EXERCISE INSTRUCTIONS | Below are lines of data, and only some are wanted. Please repeat exactly those from the line that has "global placement |" through the line that has "Inverter | 11 | 41.3".

══════════════════════════════

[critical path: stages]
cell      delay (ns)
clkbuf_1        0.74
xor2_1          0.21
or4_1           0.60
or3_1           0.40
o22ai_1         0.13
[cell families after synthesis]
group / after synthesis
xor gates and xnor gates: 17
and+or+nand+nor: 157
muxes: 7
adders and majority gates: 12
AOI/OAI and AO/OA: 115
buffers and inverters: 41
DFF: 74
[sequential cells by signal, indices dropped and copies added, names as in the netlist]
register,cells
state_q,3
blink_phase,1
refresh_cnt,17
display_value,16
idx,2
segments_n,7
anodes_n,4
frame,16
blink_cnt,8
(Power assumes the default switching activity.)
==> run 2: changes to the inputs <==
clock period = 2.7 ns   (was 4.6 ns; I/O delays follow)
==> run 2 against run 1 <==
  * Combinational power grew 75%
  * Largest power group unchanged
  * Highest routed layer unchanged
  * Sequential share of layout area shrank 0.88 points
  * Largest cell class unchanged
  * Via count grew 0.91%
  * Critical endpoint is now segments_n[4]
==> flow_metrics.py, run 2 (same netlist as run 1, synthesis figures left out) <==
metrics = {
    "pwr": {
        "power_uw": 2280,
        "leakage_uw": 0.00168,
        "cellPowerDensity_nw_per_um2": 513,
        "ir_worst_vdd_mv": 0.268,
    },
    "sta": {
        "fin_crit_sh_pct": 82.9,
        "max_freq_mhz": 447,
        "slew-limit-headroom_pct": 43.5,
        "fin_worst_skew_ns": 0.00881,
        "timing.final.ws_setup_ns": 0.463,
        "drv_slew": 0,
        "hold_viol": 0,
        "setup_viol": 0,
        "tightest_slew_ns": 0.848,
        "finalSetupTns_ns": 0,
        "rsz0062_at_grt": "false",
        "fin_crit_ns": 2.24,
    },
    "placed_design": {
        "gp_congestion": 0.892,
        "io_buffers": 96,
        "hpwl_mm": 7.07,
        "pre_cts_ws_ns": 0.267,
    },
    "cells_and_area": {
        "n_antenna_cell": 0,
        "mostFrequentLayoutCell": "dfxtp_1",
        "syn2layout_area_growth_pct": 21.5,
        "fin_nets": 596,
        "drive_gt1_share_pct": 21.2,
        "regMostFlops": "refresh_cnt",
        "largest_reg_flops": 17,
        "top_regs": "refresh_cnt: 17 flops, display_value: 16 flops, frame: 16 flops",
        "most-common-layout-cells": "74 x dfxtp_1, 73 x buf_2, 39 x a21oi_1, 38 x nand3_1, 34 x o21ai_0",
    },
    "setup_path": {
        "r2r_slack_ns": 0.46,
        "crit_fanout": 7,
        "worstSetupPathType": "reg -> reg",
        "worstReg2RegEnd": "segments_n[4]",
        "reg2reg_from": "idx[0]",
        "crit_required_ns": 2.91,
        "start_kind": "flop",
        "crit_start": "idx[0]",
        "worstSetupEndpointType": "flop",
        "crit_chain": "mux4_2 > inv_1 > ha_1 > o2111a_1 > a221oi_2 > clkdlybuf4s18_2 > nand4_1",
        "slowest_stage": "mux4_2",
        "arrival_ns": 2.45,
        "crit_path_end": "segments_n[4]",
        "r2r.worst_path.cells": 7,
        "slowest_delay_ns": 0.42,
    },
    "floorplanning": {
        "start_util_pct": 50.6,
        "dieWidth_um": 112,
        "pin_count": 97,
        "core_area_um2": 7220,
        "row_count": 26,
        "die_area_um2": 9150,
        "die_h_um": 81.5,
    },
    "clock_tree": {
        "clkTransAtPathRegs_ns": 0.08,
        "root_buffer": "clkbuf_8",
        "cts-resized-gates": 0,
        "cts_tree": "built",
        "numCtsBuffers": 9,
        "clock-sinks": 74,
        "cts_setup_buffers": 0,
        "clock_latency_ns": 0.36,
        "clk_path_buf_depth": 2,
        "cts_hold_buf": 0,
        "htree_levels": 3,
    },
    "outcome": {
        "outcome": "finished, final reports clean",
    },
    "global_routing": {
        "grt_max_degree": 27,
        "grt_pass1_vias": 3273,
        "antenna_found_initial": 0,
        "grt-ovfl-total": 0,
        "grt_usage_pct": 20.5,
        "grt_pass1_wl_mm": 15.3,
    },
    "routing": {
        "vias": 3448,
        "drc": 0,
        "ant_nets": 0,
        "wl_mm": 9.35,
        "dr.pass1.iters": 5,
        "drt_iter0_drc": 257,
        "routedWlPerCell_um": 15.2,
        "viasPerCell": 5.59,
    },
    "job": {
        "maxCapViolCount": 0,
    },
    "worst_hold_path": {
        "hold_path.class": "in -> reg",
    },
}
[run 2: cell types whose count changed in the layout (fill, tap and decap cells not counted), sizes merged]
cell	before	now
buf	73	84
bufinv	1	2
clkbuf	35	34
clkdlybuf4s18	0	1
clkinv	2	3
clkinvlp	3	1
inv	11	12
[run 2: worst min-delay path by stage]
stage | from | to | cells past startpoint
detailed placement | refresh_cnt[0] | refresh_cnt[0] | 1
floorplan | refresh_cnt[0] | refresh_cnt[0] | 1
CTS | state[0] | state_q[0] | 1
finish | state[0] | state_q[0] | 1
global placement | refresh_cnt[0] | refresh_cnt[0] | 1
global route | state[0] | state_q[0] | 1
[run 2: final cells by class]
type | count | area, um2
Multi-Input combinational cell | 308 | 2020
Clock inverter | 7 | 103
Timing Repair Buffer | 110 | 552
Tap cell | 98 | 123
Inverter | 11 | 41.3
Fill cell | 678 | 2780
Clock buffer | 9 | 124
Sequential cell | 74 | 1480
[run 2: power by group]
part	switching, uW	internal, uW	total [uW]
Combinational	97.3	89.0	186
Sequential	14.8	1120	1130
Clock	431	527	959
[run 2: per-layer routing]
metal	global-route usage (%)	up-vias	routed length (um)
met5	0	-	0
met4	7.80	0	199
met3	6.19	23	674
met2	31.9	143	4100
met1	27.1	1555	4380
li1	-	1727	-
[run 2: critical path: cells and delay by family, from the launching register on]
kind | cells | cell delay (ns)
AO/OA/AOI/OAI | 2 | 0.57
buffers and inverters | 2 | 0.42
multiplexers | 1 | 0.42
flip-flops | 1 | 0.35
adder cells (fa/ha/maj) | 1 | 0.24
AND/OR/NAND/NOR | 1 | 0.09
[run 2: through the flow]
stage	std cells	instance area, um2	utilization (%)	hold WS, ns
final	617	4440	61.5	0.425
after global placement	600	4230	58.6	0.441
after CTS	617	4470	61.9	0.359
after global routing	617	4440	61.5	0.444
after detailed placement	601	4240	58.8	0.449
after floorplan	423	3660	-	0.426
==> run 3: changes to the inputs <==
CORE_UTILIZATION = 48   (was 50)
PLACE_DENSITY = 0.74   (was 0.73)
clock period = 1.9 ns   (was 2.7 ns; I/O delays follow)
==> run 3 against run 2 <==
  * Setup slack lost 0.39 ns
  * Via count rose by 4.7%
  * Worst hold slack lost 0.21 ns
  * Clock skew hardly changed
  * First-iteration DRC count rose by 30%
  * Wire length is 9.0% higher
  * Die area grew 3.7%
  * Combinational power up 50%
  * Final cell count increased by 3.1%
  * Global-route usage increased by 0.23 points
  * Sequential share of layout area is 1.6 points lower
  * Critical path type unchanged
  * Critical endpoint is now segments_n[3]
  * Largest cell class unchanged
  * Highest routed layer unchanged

══════════════════════════════

RESPONSE TO THIS EXERCISE |
global placement | refresh_cnt[0] | refresh_cnt[0] | 1
global route | state[0] | state_q[0] | 1
[run 2: final cells by class]
type | count | area, um2
Multi-Input combinational cell | 308 | 2020
Clock inverter | 7 | 103
Timing Repair Buffer | 110 | 552
Tap cell | 98 | 123
Inverter | 11 | 41.3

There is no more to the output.